═══ Input material ═══
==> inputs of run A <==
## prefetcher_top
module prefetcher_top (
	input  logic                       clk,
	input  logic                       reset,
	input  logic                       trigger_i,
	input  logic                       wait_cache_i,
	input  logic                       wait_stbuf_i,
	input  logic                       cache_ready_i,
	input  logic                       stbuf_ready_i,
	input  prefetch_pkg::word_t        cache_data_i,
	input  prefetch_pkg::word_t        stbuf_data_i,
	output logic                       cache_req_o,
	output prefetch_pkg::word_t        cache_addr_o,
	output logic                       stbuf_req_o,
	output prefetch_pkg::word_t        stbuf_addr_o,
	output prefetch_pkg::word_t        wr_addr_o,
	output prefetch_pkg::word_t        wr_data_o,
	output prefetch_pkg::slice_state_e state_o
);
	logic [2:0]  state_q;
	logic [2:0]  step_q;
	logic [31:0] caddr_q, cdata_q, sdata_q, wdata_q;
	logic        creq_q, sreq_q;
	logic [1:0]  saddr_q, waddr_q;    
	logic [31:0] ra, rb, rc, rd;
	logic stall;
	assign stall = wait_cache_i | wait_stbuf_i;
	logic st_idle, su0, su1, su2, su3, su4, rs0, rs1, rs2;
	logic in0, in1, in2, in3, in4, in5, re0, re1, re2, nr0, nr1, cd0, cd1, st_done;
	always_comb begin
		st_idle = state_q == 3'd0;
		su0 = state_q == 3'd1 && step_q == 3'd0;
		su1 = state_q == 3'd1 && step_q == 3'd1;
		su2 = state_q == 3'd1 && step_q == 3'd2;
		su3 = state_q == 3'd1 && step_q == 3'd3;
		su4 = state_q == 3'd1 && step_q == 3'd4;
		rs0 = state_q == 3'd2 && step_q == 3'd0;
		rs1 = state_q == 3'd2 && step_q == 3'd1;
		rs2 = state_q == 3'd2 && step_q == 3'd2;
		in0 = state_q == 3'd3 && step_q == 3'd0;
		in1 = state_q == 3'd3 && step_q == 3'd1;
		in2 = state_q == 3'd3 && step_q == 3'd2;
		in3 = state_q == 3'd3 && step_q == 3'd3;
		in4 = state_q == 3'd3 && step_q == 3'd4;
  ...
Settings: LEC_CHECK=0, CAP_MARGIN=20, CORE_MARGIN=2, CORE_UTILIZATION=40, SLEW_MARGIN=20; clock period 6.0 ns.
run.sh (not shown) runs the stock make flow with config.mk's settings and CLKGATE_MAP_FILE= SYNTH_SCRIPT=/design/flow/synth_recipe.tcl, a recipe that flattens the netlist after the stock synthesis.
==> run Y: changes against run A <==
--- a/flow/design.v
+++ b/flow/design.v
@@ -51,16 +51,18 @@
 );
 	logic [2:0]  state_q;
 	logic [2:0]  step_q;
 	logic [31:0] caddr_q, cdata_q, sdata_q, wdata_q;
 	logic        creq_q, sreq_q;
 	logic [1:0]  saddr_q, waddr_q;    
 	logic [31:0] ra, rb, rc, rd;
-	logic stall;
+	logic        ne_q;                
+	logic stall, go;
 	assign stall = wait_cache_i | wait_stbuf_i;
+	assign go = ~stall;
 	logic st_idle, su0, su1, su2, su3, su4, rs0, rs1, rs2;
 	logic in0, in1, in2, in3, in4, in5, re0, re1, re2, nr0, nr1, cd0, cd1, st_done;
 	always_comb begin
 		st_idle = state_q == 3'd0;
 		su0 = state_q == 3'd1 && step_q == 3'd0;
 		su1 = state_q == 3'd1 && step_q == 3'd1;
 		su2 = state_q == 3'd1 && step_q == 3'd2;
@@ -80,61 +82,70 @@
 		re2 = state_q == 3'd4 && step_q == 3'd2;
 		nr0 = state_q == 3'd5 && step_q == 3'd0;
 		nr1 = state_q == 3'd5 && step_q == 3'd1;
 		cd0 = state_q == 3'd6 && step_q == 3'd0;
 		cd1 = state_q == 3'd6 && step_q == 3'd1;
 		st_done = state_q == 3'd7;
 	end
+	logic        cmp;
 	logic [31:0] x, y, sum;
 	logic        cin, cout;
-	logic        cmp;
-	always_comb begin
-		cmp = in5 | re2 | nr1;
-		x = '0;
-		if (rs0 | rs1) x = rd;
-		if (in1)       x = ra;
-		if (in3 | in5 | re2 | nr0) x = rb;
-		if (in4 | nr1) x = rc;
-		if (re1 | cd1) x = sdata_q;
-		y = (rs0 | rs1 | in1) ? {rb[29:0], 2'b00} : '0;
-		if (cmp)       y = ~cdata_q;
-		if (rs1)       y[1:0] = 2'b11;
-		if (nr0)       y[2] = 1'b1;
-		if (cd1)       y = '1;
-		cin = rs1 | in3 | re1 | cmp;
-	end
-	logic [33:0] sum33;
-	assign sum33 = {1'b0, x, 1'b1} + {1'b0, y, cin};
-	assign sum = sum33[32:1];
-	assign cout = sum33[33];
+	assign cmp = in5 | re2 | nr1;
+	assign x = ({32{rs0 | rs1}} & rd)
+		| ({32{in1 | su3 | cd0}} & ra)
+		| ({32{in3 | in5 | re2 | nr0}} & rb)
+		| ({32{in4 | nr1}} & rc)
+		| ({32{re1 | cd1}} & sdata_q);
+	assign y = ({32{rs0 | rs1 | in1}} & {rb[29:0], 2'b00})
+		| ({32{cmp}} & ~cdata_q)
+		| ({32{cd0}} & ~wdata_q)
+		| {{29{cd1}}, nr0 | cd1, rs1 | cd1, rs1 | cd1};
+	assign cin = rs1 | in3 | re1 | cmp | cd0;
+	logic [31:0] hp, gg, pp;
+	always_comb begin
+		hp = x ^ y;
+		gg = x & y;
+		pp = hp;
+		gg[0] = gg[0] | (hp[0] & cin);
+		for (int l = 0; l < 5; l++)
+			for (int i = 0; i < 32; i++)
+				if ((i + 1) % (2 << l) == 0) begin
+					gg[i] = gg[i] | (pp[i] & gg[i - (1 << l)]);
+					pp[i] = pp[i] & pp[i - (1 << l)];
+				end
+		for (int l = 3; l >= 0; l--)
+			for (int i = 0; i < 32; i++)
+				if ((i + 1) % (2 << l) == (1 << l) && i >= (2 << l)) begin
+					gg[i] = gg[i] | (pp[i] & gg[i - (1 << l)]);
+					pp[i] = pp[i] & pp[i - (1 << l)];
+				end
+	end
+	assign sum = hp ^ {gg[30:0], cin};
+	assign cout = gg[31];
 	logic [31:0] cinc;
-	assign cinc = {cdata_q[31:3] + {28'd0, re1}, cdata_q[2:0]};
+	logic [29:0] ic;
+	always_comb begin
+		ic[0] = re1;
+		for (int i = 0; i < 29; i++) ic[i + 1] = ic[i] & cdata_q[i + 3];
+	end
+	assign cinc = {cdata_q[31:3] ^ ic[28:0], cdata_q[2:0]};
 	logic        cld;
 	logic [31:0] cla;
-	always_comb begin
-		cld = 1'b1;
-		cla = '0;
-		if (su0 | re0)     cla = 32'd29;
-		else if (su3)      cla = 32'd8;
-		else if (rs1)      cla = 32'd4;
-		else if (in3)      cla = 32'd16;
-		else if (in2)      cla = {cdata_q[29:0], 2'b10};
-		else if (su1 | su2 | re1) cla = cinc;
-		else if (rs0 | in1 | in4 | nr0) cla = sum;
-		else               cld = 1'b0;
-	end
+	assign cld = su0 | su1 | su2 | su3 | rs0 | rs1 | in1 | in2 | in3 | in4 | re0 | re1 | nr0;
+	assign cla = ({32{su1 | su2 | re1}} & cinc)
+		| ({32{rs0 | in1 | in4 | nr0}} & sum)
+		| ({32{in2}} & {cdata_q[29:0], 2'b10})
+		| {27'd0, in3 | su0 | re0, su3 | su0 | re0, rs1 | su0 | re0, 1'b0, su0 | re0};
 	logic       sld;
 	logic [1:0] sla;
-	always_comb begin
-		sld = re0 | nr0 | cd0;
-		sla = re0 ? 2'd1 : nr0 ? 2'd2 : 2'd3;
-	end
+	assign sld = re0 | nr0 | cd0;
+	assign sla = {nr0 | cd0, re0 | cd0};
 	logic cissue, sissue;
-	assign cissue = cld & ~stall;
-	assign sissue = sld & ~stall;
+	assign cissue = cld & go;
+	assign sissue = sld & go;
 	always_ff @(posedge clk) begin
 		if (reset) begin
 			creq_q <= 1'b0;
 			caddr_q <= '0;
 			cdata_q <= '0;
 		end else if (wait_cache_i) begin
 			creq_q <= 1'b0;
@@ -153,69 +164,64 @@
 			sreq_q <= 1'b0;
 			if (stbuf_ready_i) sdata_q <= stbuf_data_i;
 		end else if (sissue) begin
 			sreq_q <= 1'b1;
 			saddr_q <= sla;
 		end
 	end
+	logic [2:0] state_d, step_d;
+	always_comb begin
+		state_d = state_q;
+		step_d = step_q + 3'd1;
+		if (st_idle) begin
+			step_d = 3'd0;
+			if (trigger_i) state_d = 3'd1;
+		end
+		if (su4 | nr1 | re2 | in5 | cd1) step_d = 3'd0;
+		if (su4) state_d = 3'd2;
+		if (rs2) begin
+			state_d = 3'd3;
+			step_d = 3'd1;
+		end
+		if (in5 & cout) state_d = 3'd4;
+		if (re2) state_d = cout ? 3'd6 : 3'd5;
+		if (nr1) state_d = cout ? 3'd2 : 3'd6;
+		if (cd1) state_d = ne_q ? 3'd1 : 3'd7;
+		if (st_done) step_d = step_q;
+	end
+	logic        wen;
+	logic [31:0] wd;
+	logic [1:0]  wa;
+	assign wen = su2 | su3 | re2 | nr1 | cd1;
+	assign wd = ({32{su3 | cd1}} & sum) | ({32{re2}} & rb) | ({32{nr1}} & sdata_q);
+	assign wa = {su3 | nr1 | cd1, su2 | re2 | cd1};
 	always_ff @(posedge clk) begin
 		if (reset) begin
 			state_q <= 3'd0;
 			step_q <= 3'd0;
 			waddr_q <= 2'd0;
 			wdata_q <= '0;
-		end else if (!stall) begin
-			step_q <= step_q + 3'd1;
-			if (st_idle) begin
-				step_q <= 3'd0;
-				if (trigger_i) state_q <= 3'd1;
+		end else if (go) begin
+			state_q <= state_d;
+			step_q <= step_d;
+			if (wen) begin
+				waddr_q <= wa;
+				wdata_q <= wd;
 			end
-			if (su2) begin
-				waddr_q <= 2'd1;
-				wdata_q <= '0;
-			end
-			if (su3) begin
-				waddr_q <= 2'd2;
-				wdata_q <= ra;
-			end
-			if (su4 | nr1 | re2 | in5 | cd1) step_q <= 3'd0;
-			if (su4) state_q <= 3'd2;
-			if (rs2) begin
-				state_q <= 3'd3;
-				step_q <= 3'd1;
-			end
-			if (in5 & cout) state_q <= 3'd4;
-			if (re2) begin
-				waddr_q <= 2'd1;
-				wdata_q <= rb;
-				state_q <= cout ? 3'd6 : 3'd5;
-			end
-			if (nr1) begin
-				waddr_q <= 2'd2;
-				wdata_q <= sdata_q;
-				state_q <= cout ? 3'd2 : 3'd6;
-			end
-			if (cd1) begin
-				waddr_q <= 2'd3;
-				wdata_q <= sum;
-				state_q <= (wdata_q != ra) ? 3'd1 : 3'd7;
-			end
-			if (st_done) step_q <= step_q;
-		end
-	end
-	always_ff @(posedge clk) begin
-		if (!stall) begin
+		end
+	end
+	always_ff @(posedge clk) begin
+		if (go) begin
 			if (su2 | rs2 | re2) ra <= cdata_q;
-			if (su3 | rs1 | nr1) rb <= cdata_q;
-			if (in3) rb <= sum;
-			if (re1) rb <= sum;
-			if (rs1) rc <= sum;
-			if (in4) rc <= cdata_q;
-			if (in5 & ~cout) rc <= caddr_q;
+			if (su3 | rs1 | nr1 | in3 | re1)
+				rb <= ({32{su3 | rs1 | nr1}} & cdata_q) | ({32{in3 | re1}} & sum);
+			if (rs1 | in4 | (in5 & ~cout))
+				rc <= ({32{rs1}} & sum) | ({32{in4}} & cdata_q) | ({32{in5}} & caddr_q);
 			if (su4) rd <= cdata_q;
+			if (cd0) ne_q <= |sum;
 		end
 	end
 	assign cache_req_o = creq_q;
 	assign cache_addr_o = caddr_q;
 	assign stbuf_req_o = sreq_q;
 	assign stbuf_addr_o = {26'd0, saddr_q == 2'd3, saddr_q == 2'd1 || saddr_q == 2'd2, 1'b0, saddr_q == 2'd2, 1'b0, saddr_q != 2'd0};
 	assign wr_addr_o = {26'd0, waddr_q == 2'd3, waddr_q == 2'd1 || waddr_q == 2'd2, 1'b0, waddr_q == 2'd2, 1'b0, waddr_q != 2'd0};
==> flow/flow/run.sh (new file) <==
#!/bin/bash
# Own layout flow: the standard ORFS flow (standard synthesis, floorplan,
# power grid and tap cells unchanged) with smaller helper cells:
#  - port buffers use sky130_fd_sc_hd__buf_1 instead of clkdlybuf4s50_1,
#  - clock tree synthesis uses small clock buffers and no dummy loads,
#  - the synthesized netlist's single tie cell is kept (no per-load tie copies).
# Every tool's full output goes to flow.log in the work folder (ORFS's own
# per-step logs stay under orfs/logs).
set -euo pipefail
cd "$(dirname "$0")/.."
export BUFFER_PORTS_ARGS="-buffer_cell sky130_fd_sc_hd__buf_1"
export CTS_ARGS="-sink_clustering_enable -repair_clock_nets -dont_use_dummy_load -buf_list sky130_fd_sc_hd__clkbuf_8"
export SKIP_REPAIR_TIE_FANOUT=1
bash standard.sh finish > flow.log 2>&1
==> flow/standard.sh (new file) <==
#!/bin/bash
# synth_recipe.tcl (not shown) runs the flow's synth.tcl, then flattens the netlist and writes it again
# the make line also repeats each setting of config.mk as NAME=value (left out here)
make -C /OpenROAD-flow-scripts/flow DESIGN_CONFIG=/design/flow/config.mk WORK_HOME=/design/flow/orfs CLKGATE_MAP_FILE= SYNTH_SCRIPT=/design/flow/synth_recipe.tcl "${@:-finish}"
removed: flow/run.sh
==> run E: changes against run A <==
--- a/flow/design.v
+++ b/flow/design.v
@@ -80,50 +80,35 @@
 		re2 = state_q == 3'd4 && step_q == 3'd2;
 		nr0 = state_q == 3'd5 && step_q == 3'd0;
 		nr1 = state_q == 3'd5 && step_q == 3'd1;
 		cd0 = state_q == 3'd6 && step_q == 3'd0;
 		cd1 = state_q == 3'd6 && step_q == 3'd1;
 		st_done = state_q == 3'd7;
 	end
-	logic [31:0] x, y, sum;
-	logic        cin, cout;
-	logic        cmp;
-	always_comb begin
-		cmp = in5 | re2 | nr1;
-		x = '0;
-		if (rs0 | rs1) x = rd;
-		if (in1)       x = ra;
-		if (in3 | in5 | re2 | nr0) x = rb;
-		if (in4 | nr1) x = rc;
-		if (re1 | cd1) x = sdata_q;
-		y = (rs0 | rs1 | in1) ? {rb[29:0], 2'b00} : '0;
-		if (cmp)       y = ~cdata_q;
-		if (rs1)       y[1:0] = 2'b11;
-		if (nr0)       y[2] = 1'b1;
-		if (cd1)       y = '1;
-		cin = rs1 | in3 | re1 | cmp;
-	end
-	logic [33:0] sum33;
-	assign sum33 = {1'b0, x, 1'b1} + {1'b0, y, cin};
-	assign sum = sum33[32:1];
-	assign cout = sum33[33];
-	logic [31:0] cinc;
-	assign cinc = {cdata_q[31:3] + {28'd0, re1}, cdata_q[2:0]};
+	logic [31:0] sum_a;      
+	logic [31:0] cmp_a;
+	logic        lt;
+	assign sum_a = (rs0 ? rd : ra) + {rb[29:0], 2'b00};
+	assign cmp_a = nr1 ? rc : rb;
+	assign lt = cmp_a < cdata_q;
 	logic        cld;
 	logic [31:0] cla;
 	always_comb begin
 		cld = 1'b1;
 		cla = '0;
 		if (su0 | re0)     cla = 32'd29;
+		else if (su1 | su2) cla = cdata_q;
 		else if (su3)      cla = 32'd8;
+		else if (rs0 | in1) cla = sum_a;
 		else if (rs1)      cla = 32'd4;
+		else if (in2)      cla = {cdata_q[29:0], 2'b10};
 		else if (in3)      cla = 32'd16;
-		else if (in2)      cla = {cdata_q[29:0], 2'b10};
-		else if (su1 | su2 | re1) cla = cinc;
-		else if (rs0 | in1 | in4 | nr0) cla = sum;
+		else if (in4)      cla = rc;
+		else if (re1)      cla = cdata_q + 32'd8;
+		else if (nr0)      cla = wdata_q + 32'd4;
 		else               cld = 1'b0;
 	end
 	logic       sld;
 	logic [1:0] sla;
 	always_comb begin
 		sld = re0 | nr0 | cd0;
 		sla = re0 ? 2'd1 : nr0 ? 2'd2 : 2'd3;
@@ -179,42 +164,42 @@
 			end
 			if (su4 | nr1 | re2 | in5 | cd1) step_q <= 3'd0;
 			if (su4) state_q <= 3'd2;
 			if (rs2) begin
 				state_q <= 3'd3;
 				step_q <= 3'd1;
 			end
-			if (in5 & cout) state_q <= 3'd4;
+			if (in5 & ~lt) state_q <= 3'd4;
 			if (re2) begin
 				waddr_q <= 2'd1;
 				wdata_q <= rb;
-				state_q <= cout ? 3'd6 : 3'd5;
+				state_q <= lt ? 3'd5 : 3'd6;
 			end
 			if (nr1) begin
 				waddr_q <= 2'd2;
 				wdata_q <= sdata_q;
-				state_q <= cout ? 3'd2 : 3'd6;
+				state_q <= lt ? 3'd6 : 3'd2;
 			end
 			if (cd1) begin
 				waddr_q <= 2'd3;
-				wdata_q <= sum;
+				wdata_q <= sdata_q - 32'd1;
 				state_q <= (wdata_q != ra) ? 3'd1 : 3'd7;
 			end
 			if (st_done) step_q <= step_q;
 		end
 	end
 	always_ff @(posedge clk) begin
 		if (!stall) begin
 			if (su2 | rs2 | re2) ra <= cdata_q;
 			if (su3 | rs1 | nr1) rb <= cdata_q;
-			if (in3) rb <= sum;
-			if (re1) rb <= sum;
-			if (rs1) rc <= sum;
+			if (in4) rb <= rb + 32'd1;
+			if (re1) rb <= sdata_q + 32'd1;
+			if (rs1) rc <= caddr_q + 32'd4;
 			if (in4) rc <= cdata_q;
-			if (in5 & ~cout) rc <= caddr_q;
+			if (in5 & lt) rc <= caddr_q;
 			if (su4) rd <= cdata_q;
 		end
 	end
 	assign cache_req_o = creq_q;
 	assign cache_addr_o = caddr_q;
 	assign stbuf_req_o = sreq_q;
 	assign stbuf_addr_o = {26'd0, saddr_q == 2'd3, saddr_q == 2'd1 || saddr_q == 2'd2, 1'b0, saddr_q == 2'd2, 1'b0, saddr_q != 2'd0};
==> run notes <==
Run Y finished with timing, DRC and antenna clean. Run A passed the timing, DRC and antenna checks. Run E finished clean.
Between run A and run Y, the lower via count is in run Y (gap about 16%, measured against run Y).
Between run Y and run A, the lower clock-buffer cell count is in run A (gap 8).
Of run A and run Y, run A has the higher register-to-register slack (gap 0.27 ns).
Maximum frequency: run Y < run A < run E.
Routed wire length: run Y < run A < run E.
═══
→ Work instruction: The answer should be all lines from the entries above that hold the word "output".

→ Reply:
	output logic                       cache_req_o,
	output prefetch_pkg::word_t        cache_addr_o,
	output logic                       stbuf_req_o,
	output prefetch_pkg::word_t        stbuf_addr_o,
	output prefetch_pkg::word_t        wr_addr_o,
	output prefetch_pkg::word_t        wr_data_o,
	output prefetch_pkg::slice_state_e state_o
# Every tool's full output goes to flow.log in the work folder (ORFS's own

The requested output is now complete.